How Hard Is It To Create a PDF Contract Note?

By Gary Kennedy
July 3, 2026

A small experiment with Apache PDFBox turned into a useful discovery: creating a clear, structured PDF record of a trade is not especially difficult. In an afternoon, I was able to generate a landscape “Transaction Statement” from existing trade email data, include provenance information, and produce a PDF whose extracted text was almost as orderly as a data dictionary. The experiment showed how modest the technical barrier is to producing a durable, human-readable and machine-readable contract note document.

In a previous article I wrote about data friction at EasyEquities, and in particular the oddity that the trade notification email appears to be the contract note.

That left me curious about a simple question:

How hard would it be to create a PDF contract note?

I have no experience in pdf report writing but I am guessing there are many specialist tools for producing financial documents at scale, probably with nice templates etc. But we already use Apache PDFBox in our code base for extracting data from PDF files, so out of curiosity I wanted to see what it would be like to use the same library to write a PDF file.

It turned out to be fairly easy.

Not trivial, because PDFs are still PDFs, and you need to think carefully about layout, spacing, fonts, and text placement. But it was not a major project either. It was roughly an afternoon of work to produce a clean, useful contract note.

That makes the decision of Easy Equities to use an email as the contract note all the more surprising.

Starting With Portrait

My first attempt used a portrait layout, mostly because that is how most contract notes seem to be presented.

It worked, but I did not find it especially pleasing. So I tried landscape instead.

That immediately felt better. The document became more compact, more balanced, and easier to scan. The data could could sit beside each other in convenient sections rather than being stacked into a long page.

Example: A generated Babylon Transaction Statement

Example transaction record
Generated from an EasyEquities trade email.

Since my experiment is not an official contract note, I will refer to it as a transaction statement going forward.

A Useful Personal Document Store

The first benefit was immediate and practical.

For my own personal document store, I could produce a PDF transaction statement for every .eml trade email I have from Easy Equities. That gives me a much more practical collection of records than a folder full of email files.

The source email is still important, of course. It remains the original evidence received from the broker.

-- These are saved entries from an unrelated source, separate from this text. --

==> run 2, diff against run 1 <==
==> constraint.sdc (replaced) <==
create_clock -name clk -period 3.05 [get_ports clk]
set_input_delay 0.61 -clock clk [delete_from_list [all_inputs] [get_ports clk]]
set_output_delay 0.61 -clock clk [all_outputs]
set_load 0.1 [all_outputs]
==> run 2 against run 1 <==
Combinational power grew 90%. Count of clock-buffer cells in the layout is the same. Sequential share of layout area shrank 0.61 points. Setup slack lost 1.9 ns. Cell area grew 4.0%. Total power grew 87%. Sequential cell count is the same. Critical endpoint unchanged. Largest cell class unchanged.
$ cat src/rtl/branch_predict_unit.sv
// Fetch-side branch prediction plus execute-side resolution and redirect.
// Define BPU_STATS_EN to add the resolved/mispredict counters and their ports.
module branch_predict_unit
  import bpu_pkg::*;
#(
  parameter int PC_W  = 9,
  parameter int IDX_W = 4
) (
  input  logic            clk,
  input  logic            reset_n,
  input  logic [PC_W-1:0] f_pc,
  output logic            f_pred_taken,
  output logic [31:0]     f_pred_target,
  input  logic            ex_valid,
  input  logic [PC_W-1:0] ex_pc,
  input  logic [31:0]     ex_imm,
  input  logic            ex_branch,
  input  logic            ex_jump,
  input  logic            ex_jalr,
  input  logic [31:0]     ex_alu_result,
  input  logic            ex_pred_taken,
  input  logic [31:0]     ex_pred_target,
  output logic [31:0]     ex_pc_four,
  output logic            redirect,
  output logic [31:0]     redirect_pc
`ifdef BPU_STATS_EN
  ,
  output logic [31:0]     stat_resolved,
  output logic [31:0]     stat_mispredict
`endif
);
  logic [IDX_W-1:0] f_idx, ex_idx;
  logic [31:0]      f_tag, ex_tag, target;
  logic             f_hit, is_ctl, res, taken, inv_en;
  logic             unused_pc_lsbs;
  bpu_entry_t       f_entry;

  assign f_idx          = f_pc[IDX_W+1:2];
  assign f_tag          = 32'(f_pc[PC_W-1:IDX_W+2]);
  assign ex_idx         = ex_pc[IDX_W+1:2];
  assign ex_tag         = 32'(ex_pc[PC_W-1:IDX_W+2]);
  assign unused_pc_lsbs = ^f_pc[1:0];

  assign f_hit         = f_entry.valid && (f_entry.tag == f_tag);
  assign f_pred_taken  = f_hit && f_entry.ctr[1];
  assign f_pred_target = f_hit ? f_entry.target : 32'd0;

  assign is_ctl     = ex_branch | ex_jump | ex_jalr;
  assign res        = ex_valid & is_ctl;
  assign inv_en     = ex_valid & ~is_ctl;
  assign taken      = ex_jump | ex_jalr | (ex_branch & ex_alu_result[0]);
  assign target     = ex_jalr ? {ex_alu_result[31:1], 1'b0} : 32'(ex_pc) + ex_imm;
  assign ex_pc_four = 32'(ex_pc) + 32'd4;

  // A valid non-control instruction predicted taken hit a stale alias and must fall through.
  assign redirect    = res ? ((taken != ex_pred_taken) || (taken && (target != ex_pred_target)))
                           : (ex_valid && ex_pred_taken);
  assign redirect_pc = taken ? target : ex_pc_four;

  bpu_table #(.IDX_W(IDX_W)) u_table (
    .clk       (clk),
    .reset_n   (reset_n),
    .rd_idx    (f_idx),
    .rd_entry  (f_entry),
    .wr_idx    (ex_idx),
    .wr_tag    (ex_tag),
    .wr_target (32'(target[PC_W-1:0])),
    .upd_en    (res),
    .upd_taken (taken),
    .upd_jump  (ex_jump | ex_jalr),
    .inv_en    (inv_en)
  );

`ifdef BPU_STATS_EN
  always_ff @(posedge clk or negedge reset_n) begin
    if (!reset_n) begin
      stat_resolved   <= '0;
      stat_mispredict <= '0;
    end else begin
      if (res)      stat_resolved   <= stat_resolved + 32'd1;
      if (redirect) stat_mispredict <= stat_mispredict + 32'd1;
    end
  end
`endif
endmodule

But the generated PDF gives me something easier to read, easier to archive, and easier to use later.

Provenance Belongs In The Document

The second benefit was provenance.

Once I started generating the document myself, it became obvious that every imported transaction should carry provenance information. Not just for EasyEquities, but for all transaction imports.

Where did this transaction come from?

Was it extracted from an email, a PDF, a CSV file, or something else?

What was the source file name?

When was it imported?

This information is easy to overlook when thinking only about the transaction itself. But it becomes important later, especially when records need to be checked, reconciled, or explained.

Our transaction statement now holds this information.

A Blueprint For The Transaction Detail Screen

The third surprise was that the PDF layout became a useful blueprint for the application itself.

At the moment, transaction characteristics are shown as line items in a table. That works well for scanning many transactions at once, but it is not ideal for looking closely at one transaction.

The landscape contract note suggests a better detail view.

A user could double-click a transaction row and see a screen with almost the same structure as the PDF: transaction, account, instrument, consideration, charges, settlement, and provenance. In other words, the document layout is not just a printable artifact. It is also a good user interface model.

That was unexpected, but pleasing.

Writing Order Matters

The last discovery was the most interesting from a data extraction point of view.

When you create the PDF yourself, you control the order and structure of the text written into the file. With PDFBox, the write order is closely aligned with the text extraction order.

That means the extracted text can be made surprisingly clean.

Example: A generated Babylon Transaction Statement extracted text

Example transaction record extracted text
Generated from an EasyEquities trade email.

The result is almost a small data dictionary. Field names and values appear in a deliberate order, first to last in each. The document remains readable for humans, but it is also friendly to machines.

In live PDF contract notes I have looked at, this is often not the case. Text extraction can be a messier business. Values appear out of order. Labels and numbers become separated. Headers, footers, tables, and layout artifacts all get mixed together.

But when the PDF is authored with extraction in mind, the result can be quite beautiful.

I now wonder if we should look at pdf reports which include table structure; for example, a transaction history report, could it be written in a way that also allows convenient text extraction.

A Small Experiment With A Large Lesson

This started as a curiosity.

Could I write a contract note with Apache PDFBox?

The answer was yes, and much more easily than I expected.

In an afternoon, it was possible to create a clean landscape PDF, generate transaction statements from existing email records, include useful provenance, and produce a document whose text extraction order is almost as structured as the visual layout.

That does not mean every broker needs to handcraft PDFs with PDFBox. But it does suggest that providing a proper PDF contract note is not an unreasonable expectation from a broker. For a broker, the transaction data already exists. The customer, account, instrument, quantity, price, charges, settlement date, and net amount are all known at the moment the trade is confirmed. Turning that information into a clear PDF contract note cannot be claimed to be difficult.